Donna Crowe, M.D., also with WOMEN Obstetrics and Gynecology, adds that when she was being trained in the ’90s, childbirth was very interventional as far as managing pregnancy and labor. “When I was doing my residency, it was very much about how can we speed this up?” she says. “That’s what was encouraged. We were always open to patients wanting to go naturally, but our training wasn’t about that.”
“Things have changed quite a bit,” adds Dr. Norman, explaining that even as few as five years ago it was a pretty rare occurrence when a woman came in asking to deliver without any anesthesia or intervention. But she’s seen a big shift in that mentality. “Patients want to discuss their goals and how they would like to see this happen. Some patients just want a safe delivery, but some have a very organized plan of how they want the process to go.”
Jennifer says she remembers her mom talking about how back in the day, husbands weren’t even allowed in the room during childbirth. “You had to ask permission for things even though it’s your body and your birthing process,” she recalls. “You were at the mercy of what they wanted to let you do. Now, they asked me who I wanted in the room, and I got to make that decision. Our 9-year-old daughter actually got to be involved in this birth.”
That shift in the mentality of the patient has driven a shift on the physician side as well. With laboring moms today asking to use essential oils, music, lighting, have family members present for and involved in the birth, as well as acupuncturists, physical therapists, midwives and doulas, the physicians have had to rethink how they’d originally been taught.
“Now childbirth is much more patient-centered,” Dr. Crowe says. “We have learned to collaborate so that the process is much more team oriented. Fifteen years ago, as physicians, we never would have considered a midwifery program at our practice, but there are a lot of women who prefer that model, which is a bit different, so we decided we can support a model where the midwife can spend more time with the patient.”
Kayleigh Holthaus, a Certified Nurse Midwife with the WOMEN Obstetrics and Gynecology practice, says midwives offer longer appointment times by design so they can spend more time with an expectant mom than a physician typically could. Midwives are specialists in normal, low-risk pregnancies.
“We like to give our patients information and let them choose what they want,” Kayleigh says. “We call it informed empowerment. We are with them during delivery as well.”
Physicians today are even working to make a higher-risk pregnancy feel customized by allowing some of these extra conveniences with a C-section, which is major surgery. “Over the past few years, the concept of a family-centered Caesarian birth has evolved,” Dr. Norman says. “In that situation, the birth partner can be in the operating room with the mom, and we use a drape with a plastic window so the patient can see the emergence of their baby if they want to. We can do delayed cord clamping and proceed to skin-to-skin contact as soon as we know the baby doesn’t need any intervention.”

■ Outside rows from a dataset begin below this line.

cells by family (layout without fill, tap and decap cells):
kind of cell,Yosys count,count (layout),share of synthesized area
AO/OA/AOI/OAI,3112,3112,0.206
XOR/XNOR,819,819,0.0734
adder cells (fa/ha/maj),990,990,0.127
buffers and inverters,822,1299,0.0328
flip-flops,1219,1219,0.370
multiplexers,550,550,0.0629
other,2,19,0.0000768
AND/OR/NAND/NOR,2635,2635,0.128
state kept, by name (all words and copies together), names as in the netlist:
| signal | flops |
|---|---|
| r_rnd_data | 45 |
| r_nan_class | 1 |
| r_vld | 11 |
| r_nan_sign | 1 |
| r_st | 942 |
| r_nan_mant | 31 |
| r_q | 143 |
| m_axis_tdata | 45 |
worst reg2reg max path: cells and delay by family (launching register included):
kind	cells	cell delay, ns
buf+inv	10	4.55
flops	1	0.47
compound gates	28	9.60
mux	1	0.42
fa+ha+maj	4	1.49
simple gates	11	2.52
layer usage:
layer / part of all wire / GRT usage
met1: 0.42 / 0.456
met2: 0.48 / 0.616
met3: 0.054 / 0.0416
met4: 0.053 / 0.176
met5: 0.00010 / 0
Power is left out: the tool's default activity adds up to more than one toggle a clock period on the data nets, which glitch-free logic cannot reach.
**config.mk**
```make
export PLATFORM = sky130hd
export DESIGN_NAME = tmic_front
export DESIGN_NICKNAME = d
export VERILOG_FILES = /design/src/sv/tape_machine_instruction_core_assert.svh /design/src/sv/tmic_pkg.sv /design/src/sv/tmic_front.sv
export SDC_FILE = /design/constraint.sdc
export NUM_CORES = 1
export LEC_CHECK = 0
export BUFFER_PORTS_ARGS = -buffer_cell sky130_fd_sc_hd__buf_2
export CORE_AREA = 2 2 106 108
export CTS_BUF_LIST = sky130_fd_sc_hd__clkbuf_16
export CTS_CLUSTER_SIZE = 40
export DETAILED_ROUTE_END_ITERATION = 10
export DIE_AREA = 0 0 108 110
export SYNTH_ARGS = -nofsm -noshare
export SYNTH_HDL_FRONTEND = slang
export SYNTH_SLANG_ARGS = --single-unit
```
**constraint.sdc**
```tcl
create_clock -name clk -period 4.9 [get_ports clk]
set_clock_uncertainty 0.2 [all_clocks]
set_input_delay 1.225 -clock clk [delete_from_list [all_inputs] [get_ports clk]]
set_output_delay 1.225 -clock clk [all_outputs]
set_load 0.02 [all_outputs]
```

She says this movement takes a surgical procedure, which traditionally felt very sterile and not very personal, and makes it as family-centered as it can be without compromising the sterility and safety of the procedure.
And that’s precisely what modern moms are seeking. Gone are the days of women going along with doing what they’re told. They want a personalized childbirth experience that meets their family’s wishes and needs, and an opportunity to create a magical, life-changing delivery. Yes, indeed, we’ve come a long way, baby!